One of just three coaches who have coached from 2000-on to reach the top 10 of ESPN’s list, Bowden had success at Howard (31-6) and West Virginia (42-26) before moving on to the school everyone associates him with, Florida State, in 1976. And he churned the Seminoles into a brand name in college football, finishing in the top five in the nation every year from 1987-2000. And when Miami started to fall off just a bit, Bowden was waiting with open arms, churning out some of the most talented teams college football has seen from the mid-to-late 1990s and winning national championships in 1993 and 1999, while playing for titles in 1996, 1998 and 2000. From 1976 to 2009, he won 304 games, and his Seminoles captured 12 of 14 ACC championships after joining the league in 1992.

2. Joe Paterno (No. 7)

Paterno’s tenure at Penn State was marked by his old-school approach.

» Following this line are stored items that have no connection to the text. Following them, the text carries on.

--- src/inc/dsrl_pkg.sv ---
// ----------------------------------------------------------------------
// Constants for the software request logic of the two-channel DMA.
// ----------------------------------------------------------------------
package dsrl_pkg;

    // ------------------------------------------------------------------
    // Bus widths and channel count.
    // ------------------------------------------------------------------
    localparam int DSRL_AW     = 16;
    localparam int DSRL_DW     = 8;
    localparam int DSRL_NUM_CH = 2;

    // ------------------------------------------------------------------
    // Register offsets.
    // ------------------------------------------------------------------
    localparam logic [15:0] DSRL_SRR_OFF  = 16'hf009; // Software request.
    localparam logic [15:0] DSRL_CFG_OFF  = 16'hf0c0; // Channel options.
    localparam logic [15:0] DSRL_STAT_OFF = 16'hf0c1; // Arbiter state.

    // ------------------------------------------------------------------
    // Field positions.
    // ------------------------------------------------------------------
    localparam int DSRL_SRR_CS_POS   = 0; // Channel select.
    localparam int DSRL_SRR_REQ_POS  = 2; // Request bit.
    localparam int DSRL_CFG_AUTO_POS = 0; // Auto-initialize.
    localparam int DSRL_CFG_DEM_POS  = 1; // Demand mode, two bits.
    localparam int DSRL_CFG_MSK_POS  = 3; // Hardware mask, two bits.
    localparam int DSRL_STAT_LST_POS = 2; // Channel served last.

    // ------------------------------------------------------------------
    // Reset values.
    // ------------------------------------------------------------------
    localparam logic [7:0] DSRL_SRR_RST = 8'h00;
    localparam logic [7:0] DSRL_CFG_RST = 8'h18; // Hardware masked.

    // ------------------------------------------------------------------
    // Arbiter states.
    // ------------------------------------------------------------------
    typedef enum logic [2:0] {
        DSRL_IDLE  = 3'b001,
        DSRL_SERV0 = 3'b010,
        DSRL_SERV1 = 3'b100
    } dsrl_state_e;

    // Address match, shared by every decode in the block.
    function automatic logic dsrl_hit(input logic [15:0] addr,
                                      input logic [15:0] off);
        dsrl_hit = (addr == off);
    endfunction

endpackage

--- src/logic/dsrl_chan.sv ---
`timescale 1ns/1ps
// ----------------------------------------------------------------------
// One channel: pending software request flag and internal request.
// ----------------------------------------------------------------------
module dsrl_chan
    import dsrl_pkg::*;
(
    input  wire logic clk,      // System clock.
    input  wire logic rst,      // Asynchronous reset, active high.
    input  wire logic sw_set,   // Software request written.
    input  wire logic done,     // Buffer transfer of this channel ended.
    input  wire logic clr_all,  // Auto-initialize clear of both flags.
    input  wire logic hw_req,   // Hardware request line.
    input  wire logic hw_mask,  // Hardware request masked.
    output logic      pend,     // Software request pending.
    output logic      ch_req    // Internal channel request.
);

    logic pend_ff;

    // A set beats a clear in the same cycle so no request is lost;
    // a second set while pending leaves one request, no queue.
    always_ff @(posedge clk or posedge rst) begin
        if (rst) begin
            pend_ff <= 1'b0;
        end else if (sw_set) begin
            pend_ff <= 1'b1;
        end else if (done || clr_all) begin
            pend_ff <= 1'b0;
        end
    end

    // The mask gates only the hardware line, never software requests.
    assign ch_req = pend_ff | (hw_req & ~hw_mask);
    assign pend   = pend_ff;

endmodule

--- src/logic/dsrl_top.sv ---
`timescale 1ns/1ps
// Notes on behaviour
// - Request bit 2 set in a write raises the selected channel's request.
// - Select bit 0 routes the request to channel 0 or channel 1.
// - Software and hardware requests arbitrate on equal terms for the bus.
// - A software request asserts the channel's internal request signal.
// - That request holds until terminal count or end of process.
// - In demand mode a deasserted request suspends the transfer.
// - A channel's request bit clears itself when its transfer completes.
// - Reading shows pending flags: bit 1 channel 1, bit 0 channel 0.
// - Pending flag clears on terminal count or end-of-process input.
// - In auto-initialize mode one end clears both pending flags.
// - After reset the read view returns 00H.
// - Masked hardware requests do not block software requests.
module dsrl_top
    import dsrl_pkg::*;
#(
    parameter int NUM_CH = DSRL_NUM_CH
)
(
    input  wire logic        CLK_SYS,          // System clock, 50 MHz.
    input  wire logic        RESET,            // Async reset, active high.
    input  wire logic [15:0] ADDR,             // Register address.
    input  wire logic [7:0]  WDATA,            // Register write data.
    input  wire logic        WR,               // Write strobe.
    input  wire logic        RD,               // Read strobe.
    output logic      [7:0]  RDATA,            // Read data, next cycle.
    input  wire logic [1:0]  DREQ,             // Hardware requests.
    input  wire logic [1:0]  TC,               // Terminal count pulses.
    input  wire logic        END_OF_PROCESS_N, // External end, active low.
    output logic      [1:0]  CH_REQ,           // Internal requests.
    output logic      [1:0]  GRANT             // Channel holding the bus.
);

    // ------------------------------------------------------------------
    // Elaboration check.
    // ------------------------------------------------------------------
    // The register layout carries exactly two channel flags.
    if (NUM_CH != 2) begin : g_bad_ch
        $error("dsrl_top serves exactly two channels");
    end

    // ------------------------------------------------------------------
    // Declarations.
    // ------------------------------------------------------------------
    dsrl_state_e state_ff;
    dsrl_state_e nxt_state;
    logic [7:0]  cfg_ff;
    logic [7:0]  rdata_ff;
    logic [7:0]  nxt_rdata;
    logic        last_ff;
    logic        nxt_last;
    logic        wr_srr;
    logic        wr_cfg;
    logic        ext_end;
    logic        auto_init;
    logic        clr_all;
    logic [1:0]  demand;
    logic [1:0]  hw_mask;
    logic [1:0]  sw_set;
    logic [1:0]  done;
    logic [1:0]  pend;
    logic [1:0]  ch_req;
    logic [1:0]  serving;

    // ------------------------------------------------------------------
    // Register decode.
    // ------------------------------------------------------------------
    // Write decodes; bits 7-3 and bit 1 of the request write are
    // ignored, so software garbage there cannot alter any flag.
    always_comb begin
        wr_srr = 1'b0;
        wr_cfg = 1'b0;
        if (WR && dsrl_hit(ADDR, DSRL_SRR_OFF)) begin
            wr_srr = 1'b1;
        end else if (WR && dsrl_hit(ADDR, DSRL_CFG_OFF)) begin
            wr_cfg = 1'b1;
        end
    end

    // Channel options written by software.
    always_ff @(posedge CLK_SYS or posedge RESET) begin
        if (RESET) begin
            cfg_ff <= DSRL_CFG_RST;
        end else if (wr_cfg) begin
            cfg_ff <= WDATA;
        end
    end

    assign auto_init = cfg_ff[DSRL_CFG_AUTO_POS];
    assign demand    = cfg_ff[DSRL_CFG_DEM_POS +: 2];
    assign hw_mask   = cfg_ff[DSRL_CFG_MSK_POS +: 2];

    // ------------------------------------------------------------------
    // Software request routing and end of transfer.
    // ------------------------------------------------------------------
    // The select bit steers the request bit to one channel only.
    assign sw_set[0] = wr_srr && WDATA[DSRL_SRR_REQ_POS]
                       && !WDATA[DSRL_SRR_CS_POS];
    assign sw_set[1] = wr_srr && WDATA[DSRL_SRR_REQ_POS]
                       && WDATA[DSRL_SRR_CS_POS];

    // The external end applies to whichever channel holds the bus; an
    // end seen while idle has no transfer to finish and is dropped.
    assign ext_end    = !END_OF_PROCESS_N;
    assign serving[0] = (state_ff == DSRL_SERV0);
    assign serving[1] = (state_ff == DSRL_SERV1);
    assign done[0]    = serving[0] && (TC[0] || ext_end);
    assign done[1]    = serving[1] && (TC[1] || ext_end);
    assign clr_all    = auto_init && (done != 2'b00);

    // ------------------------------------------------------------------
    // Channels.
    // ------------------------------------------------------------------
    for (genvar i = 0; i < 2; i++) begin : g_ch
        dsrl_chan u_chan (
            .clk     (CLK_SYS),
            .rst     (RESET),
            .sw_set  (sw_set[i]),
            .done    (done[i]),
            .clr_all (clr_all),
            .hw_req  (DREQ[i]),
            .hw_mask (hw_mask[i]),
            .pend    (pend[i]),
            .ch_req  (ch_req[i])
        );
    end

    // ------------------------------------------------------------------
    // Priority arbiter.
    // ------------------------------------------------------------------
    // Rotating priority: software and hardware requests look alike to
    // the arbiter, so neither source can starve the other channel.
    always_comb begin
        nxt_state = state_ff;
        nxt_last  = last_ff;
        case (state_ff)
            DSRL_IDLE: begin
                if (ch_req == 2'b11) begin
                    nxt_state = last_ff ? DSRL_SERV0 : DSRL_SERV1;
                    nxt_last  = !last_ff;
                end else if (ch_req[0]) begin
                    nxt_state = DSRL_SERV0;
                    nxt_last  = 1'b0;
                end else if (ch_req[1]) begin
                    nxt_state = DSRL_SERV1;
                    nxt_last  = 1'b1;
                end
            end
            DSRL_SERV0: begin
                if (done[0]) begin
                    nxt_state = DSRL_IDLE;
                end else if (demand[0] && !ch_req[0]) begin
                    nxt_state = DSRL_IDLE;
                end
            end
            DSRL_SERV1: begin
                if (done[1]) begin
                    nxt_state = DSRL_IDLE;
                end else if (demand[1] && !ch_req[1]) begin
                    nxt_state = DSRL_IDLE;
                end
            end
            default: begin
                nxt_state = DSRL_IDLE;
            end
        endcase
    end

    // Arbiter state.
    always_ff @(posedge CLK_SYS or posedge RESET) begin
        if (RESET) begin
            state_ff <= DSRL_IDLE;
        end else begin
            state_ff <= nxt_state;
        end
    end

    // Channel served last; reset favours channel 0 on the first tie.
    always_ff @(posedge CLK_SYS or posedge RESET) begin
        if (RESET) begin
            last_ff <= 1'b1;
        end else begin
            last_ff <= nxt_last;
        end
    end

    // ------------------------------------------------------------------
    // Read path.
    // ------------------------------------------------------------------
    // Read data stand for one cycle only and are zero otherwise, so a
    // stale value can never be mistaken for a fresh answer.
    always_comb begin
        nxt_rdata = 8'h00;
        if (RD && dsrl_hit(ADDR, DSRL_SRR_OFF)) begin
            nxt_rdata = {6'h00, pend};
        end else if (RD && dsrl_hit(ADDR, DSRL_CFG_OFF)) begin
            nxt_rdata = cfg_ff;
        end else if (RD && dsrl_hit(ADDR, DSRL_STAT_OFF)) begin
            nxt_rdata = {5'h00, last_ff, serving};
        end
    end

    // Registered read data.
    always_ff @(posedge CLK_SYS or posedge RESET) begin
        if (RESET) begin
            rdata_ff <= DSRL_SRR_RST;
        end else begin
            rdata_ff <= nxt_rdata;
        end
    end

    assign RDATA  = rdata_ff;
    assign CH_REQ = ch_req;
    assign GRANT  = serving;
endmodule

--- config.mk ---
export PLATFORM = sky130hd
export DESIGN_NAME = dsrl_top
export DESIGN_NICKNAME = d
export VERILOG_FILES = /design/src/inc/dsrl_pkg.sv /design/src/logic/dsrl_chan.sv /design/src/logic/dsrl_top.sv
export SDC_FILE = /design/constraint.sdc
export NUM_CORES = 1
export LEC_CHECK = 0
export ABC_AREA = 1
export BUFFER_PORTS_ARGS = -buffer_cell sky130_fd_sc_hd__clkbuf_2
export CAP_MARGIN = 20
export CORE_ASPECT_RATIO = 0.9
export CORE_UTILIZATION = 51
export CTS_BUF_LIST = sky130_fd_sc_hd__clkbuf_8
export DETAILED_ROUTE_END_ITERATION = 10
export GPL_TIMING_DRIVEN = 0
export PLACE_DENSITY_LB_ADDON = 0.05
export SYNTH_ARGS = -nofsm -noshare
export SYNTH_HDL_FRONTEND = slang
export SYNTH_HIERARCHICAL = 1
export SYNTH_SLANG_ARGS = --single-unit
--- constraint.sdc ---
create_clock -name CLK_SYS -period 1.4 [get_ports CLK_SYS]
set_clock_uncertainty 0.1 [all_clocks]
set_input_delay 0.07 -clock CLK_SYS [delete_from_list [all_inputs] [get_ports CLK_SYS]]
set_output_delay 0.07 -clock CLK_SYS [all_outputs]
set_load 0.02 [all_outputs]
# Yosys cells after proc, flatten, opt, wreduce, memory -nomap -nowiden
# Index checks and enable logic that the tools add are counted.
# totals
regBits	22
output_inout_bits	12
# classes
n_mux	22
n_eq_ne	10
bitwise_logic	6
n_reduce_logical	28
# op_table
operator	count
16-bit == test, second input constant	3
3-bit two-way mux	9
8-bit two-way mux	2
1-bit logical AND	13
1-bit two-way mux	10
3-bit one-hot mux with 3 select lines	1
3-bit by 1-bit != test with 1-bit output, second input constant	2
2-bit nonzero test	3
1-bit logical NOT	5
1-bit logical OR	4
4-bit by 2-bit != test with 1-bit output, second input constant	1
3-bit by 1-bit == test with 1-bit output, second input constant	1
3-bit by 2-bit == test with 1-bit output, second input constant	1
3-bit == test, second input constant	1
3-bit AND reduction	1
3-bit nonzero test	1
1-bit AND	2
2-bit == test, second input constant	1
1-bit NOT	2
1-bit bitwise OR	2
2-bit AND reduction	1

# Logic depth before layout (Yosys ltp)
# Gate-level depths: netlist (run 1).
# depth
word_depth	8
ltp_mapped	8
mapped_depth_nobuf	8

# Cells and area by module
# Netlist (run 1), hierarchy kept.
# by_module_without_submodules
mod	area_per_inst_um2	cells_per_inst	n_inst
dsrl_top	1109.8	133	1
dsrl_chan	71.3	9	2

# Worst setup path after synthesis (run 1)
# OpenSTA, ideal clock, no wires.
# synth_path
kind	reg-to-reg
startpoint	register state_ff[0]
endpoint	register g_ch[0].u_chan.pend_ff
stages_incl_launch_ff	7
arrival_ps	1271
path_slack_ps	-88
t_required_ps	1183
synth_period_minus_slack_ps	1488
path_buffers	0
cell_sequence	dfstp_2 -> nor3_2 -> o21ai_1 -> a21boi_1 -> inv_1 -> nand3_1 -> nand2_1
# synth_via
elab_chain_len	6
# synth_rtl
item	line	rtl
start: declaration	dsrl_top.sv:46	dsrl_state_e state_ff;
start signal: assignment	dsrl_top.sv:175	state_ff <= nxt_state;
3-bit by 2-bit == test with 1-bit output	dsrl_top.sv:106	assign serving[0] = (state_ff == DSRL_SERV0);
named net GRANT[0]	dsrl_top.sv:32	output logic [1:0] GRANT
1-bit logical AND	dsrl_top.sv:108	assign done[0] = serving[0] && (TC[0] || ext_end);
2-bit nonzero test	dsrl_top.sv:110	assign clr_all = auto_init && (done != 2'b00);
1-bit logical AND	dsrl_top.sv:110	
named net clr_all	dsrl_top.sv:57	logic clr_all;
1-bit logical OR	dsrl_chan.sv:28	end else if (done || clr_all) begin
2-bit nonzero test (no line)	-	
end signal: assignment	dsrl_chan.sv:25	pend_ff <= 1'b0;
end signal: assignment	dsrl_chan.sv:27	pend_ff <= 1'b1;
end signal: assignment	dsrl_chan.sv:29	pend_ff <= 1'b0;
end: declaration	dsrl_chan.sv:19	logic pend_ff;
# The timed path passes the listed nets, and every way through them passes these cells.
# A chain may end at the register's enable or synchronous reset.

# Final worst setup path (run 1)
# layout_path
startpoint	register state_ff[2]
endpoint	register g_ch[0].u_chan.pend_ff
# layout_via
elab_chain_len	6
# layout_rtl
item	line
3-bit by 2-bit == test with 1-bit output or 3-bit == test (tied branches)	dsrl_top.sv:106, dsrl_top.sv:107
1-bit logical AND, on equally long branches	dsrl_top.sv:108, dsrl_top.sv:109
2-bit nonzero test (*)	dsrl_top.sv:110
1-bit logical AND (*)	dsrl_top.sv:110
named net clr_all	dsrl_top.sv:57
1-bit logical OR (*)	dsrl_chan.sv:28
2-bit nonzero test (no line) (*)	-
# The timed path passes the listed nets; every way through them passes the cells marked *.

==> reports/metrics.cfg, run 1 <==
[run_status]
status=finished with violations
violations=negative setup slack

[routing]
route.vias.total=1131
drt-initial-drc-count=18
routed_wirelength_microns=2669
detail_route.vias_per_cell=4.752
wl_per_cell_microns=11.21
residual_drc=0
ant_nets=0
detailedRoute.firstPassIterationCount=4

[critical_path]
worstPathCellList=buf_6 > nor3_4 > o21ai_2 > a21boi_2 > inv_1 > nand3_2 > nand2_2
critical_path.slowest_cell=dfrtp_1
worst_ep_required_time_ns=1.46
cp-end-kind=register
timing.rr.end=g_ch[0].u_chan/pend$_DFFE_PP0P_
critPathArrivalTime_ns=1.48
rrSetupSlack_ns=-0.02
critPathLaunch=state_ff[2]$_DFFE_PP0P_
max_stage_delay_ns=0.40
setup.worst_path.class=reg2reg
crit-reg2reg-launch=state_ff[2]$_DFFE_PP0P_
crit_fanout=4
launching_element_type_of_the_critical_path=register
r2r_cells=7

[global_routing]
global_route.peak_usage_layer=met2
grt_antenna_before_repair=0
overflow=0
global_route_wire_length_before_repair_microns=4623
grt_max_degree=21
via_count_of_the_first_global_routing_pass=1150
grt_use_met1_pct=29.78
grt.met3_usage_pct=4.361
global_route.usage.met2_pct=40.04
grt_use_total_pct=23.81

[die]
ios=45
die_height_microns=49.01
num_rows=16
die-area_sq_um=2658
chipWidth_microns=54.24
floorplan.initialDensity_pct=55.86
coreArea_sq_um=2242

[cts]
clk_pin_slew_worst_paths_ns=0.08
cts_made_buffers=3
clk-insertion-delay-late_ns=0.26
cts.sink_count=22
tritoncts=done
cts-htree-levels=1
clockBufferDepth=2
cts_root_buffer=clkbuf_8

[power_and_ir_drop]
seq_power_share_pct=43.6
internal-power_w=0.001268
vdd.ir_drop.worst_mv=1.141
p_switching_w=0.0005010
power.static_leakage_nw=0.9327
p_sw_share_pct=28.31
combinationalPowerShare_pct=22.7
pwr-share-clk_pct=33.7
p_per_area_nw_per_um2=1022

[synth]
synth_fp_nets=184
synth.distinct_cells=24
synth_area_leaders=dfrtp_1, inv_1, dfstp_2, nand2_1, o21ai_2
yosysTopAreaCell=dfrtp_1
synth_top_area_share_pct=35.96
synth_area_sq_um=1252
predominant_post_synthesis_flop_cell=dfrtp_1
synth_edf_count=0
async_reset_ff_share_pct=100.0
post_synth.cell_area_avg_sq_um=8.294
post-synth-top-count-cell=inv_1
synth_cells=151
synth_top_cells_by_count=inv_1, nand2_1, dfrtp_1, nor2_1, o21ai_2
synth_warnings=6
ys_seq_elements=22
synth_sequential_area_ratio_pct=44.36

[place]
post-dp-hpwl_microns=1900
port_buffers=44
routability_cong=0.7930
cell_area_reported_after_detailed_placement_sq_um=1519

[worst_hold_path]
hp-class=in2reg
worst_hold_path.num_cells=4
whs_endpoint=state_ff[1]$_DFFE_PP0P_
startpoint_of_the_worst_hold_path=TC[0]

[sta]
finalSetupTns_ns=-0.03209
max_slew.worst_pin.slew_ns=0.7245
period_share_pct=101.5
setup_violations=2
finalCriticalPeriod_ns=1.421
drv_slew=0
slew_headroom_pct=51.65
grt_setup_unrepaired=true
report.final.hold_viol_count=0
post-route-worst-setup-slack_ns=-0.02062
timing.fmax_mhz=703.9

[flow_run]
cap_violations=0

[finish]
final_cell_area_sq_um=1730
area_delta_synth_final_pct=38.16
num_antenna_cells=0
layout_cell_share_with_drive_strength_beyond_1_pct=42.65
utilization_pct=77.18
finalNetCount=245

==> area by class of cell <==
cell class / instances / area [sq um]
well taps: 27 / 33.78
plain buffers: 1 / 11.26
repair buffers: 56 / 336.6
inverters: 36 / 135.1
flip-flops and latches: 22 / 555.5
clock buffers: 3 / 41.29
fillers: 181 / 511.7
clock inverters: 1 / 30.03
multi-input cells: 92 / 586.8
==> worst max path at each step <==
stage	endpoint	slack (ns)	depth (start not counted)
after floorplan	g_ch[0].u_chan/pend$_DFFE_PP0P_	0.007	7
after global placement	g_ch[0].u_chan/pend$_DFFE_PP0P_	0.04	7
after detailed placement	g_ch[0].u_chan/pend$_DFFE_PP0P_	0.03	7
after CTS	g_ch[0].u_chan/pend$_DFFE_PP0P_	0.008	7
after global routing	g_ch[0].u_chan/pend$_DFFE_PP0P_	-0.07	7
final	g_ch[0].u_chan/pend$_DFFE_PP0P_	-0.02	7
==> per-layer routing <==
metal  vias to the layer above  routed length [microns]  part of all wire [%]
met5                         -                        0                     0
met4                         0                       29                   1.1
met3                         4                      139                   5.2
met2                        41                     1373                    51
met1                       502                     1127                    42
li1                        584                        -                     -
==> power by group through the flow <==
stage	Clock (W)	Combinational, W	Sequential, W
finish	0.000597	0.000402	0.000771
global route	0.000633	0.000452	0.000776
CTS	0.000602	0.000334	0.000773
detailed placement	0	0.000308	0.000784
global placement	0	0.000303	0.000780
floorplan	0	0.000210	0.000775
==> cells by family after synthesis <==
group / after synthesis / synth area share, %
flops: 22 / 44.36
compound gates: 18 / 12.19
buf+inv: 37 / 11.69
simple gates: 74 / 31.77
==> stage by stage <==
step           hold slack, ns  setup slack, ns  instances  total power, W
2_1_floorplan         -0.3013         0.006668        151       0.0009843
3_3_place_gp          -0.1909          0.04233        222        0.001083
3_5_place_dp          -0.1846          0.02605        222        0.001092
4_1_cts               0.02435         0.007553        235        0.001709
5_1_grt               0.07472         -0.06876        238        0.001861
6_report              0.03324         -0.02062        238        0.001769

As ESPN wrote, “Paterno called his plan the Grand Experiment, believing that Penn State could be a national power without sacrificing academics.” Academics, no names on the back of the jerseys (much less alternate uniforms) and a whole bunch of wins. Paterno’s teams won two national championships in the 1980s, and his 1994 team is considered one of college football’s great teams not to win the title after an undefeated season. Paterno won 409 games in his Penn State tenure before he was fired in November 2011 after the Jerry Sandusky scandal hit Happy Valley, and he died just two months later.

1. Nick Saban (No. 2)

Perhaps the greatest mix of elite recruiting and X’s and O’s ever to hit college football, Saban came in at No. 2 just behind the Alabama coach whose accomplishments he’s been chasing, Bear Bryant. Saban is perhaps known best for “The Process,” which has come to symbolize the day-to-day way his Crimson Tide have somehow avoided complacency and become a mainstay in the national title race. Speaking of titles, Saban has six of ‘em, one at LSU and five in his 13 years at Alabama, though the more impressive part might be just how often Alabama has competed at a national championship caliber level. Alabama reached the College Football Playoff every year of its existence until this year, and it took a catastrophic injury to the Tide’s Heisman Trophy caliber quarterback to keep ‘em out.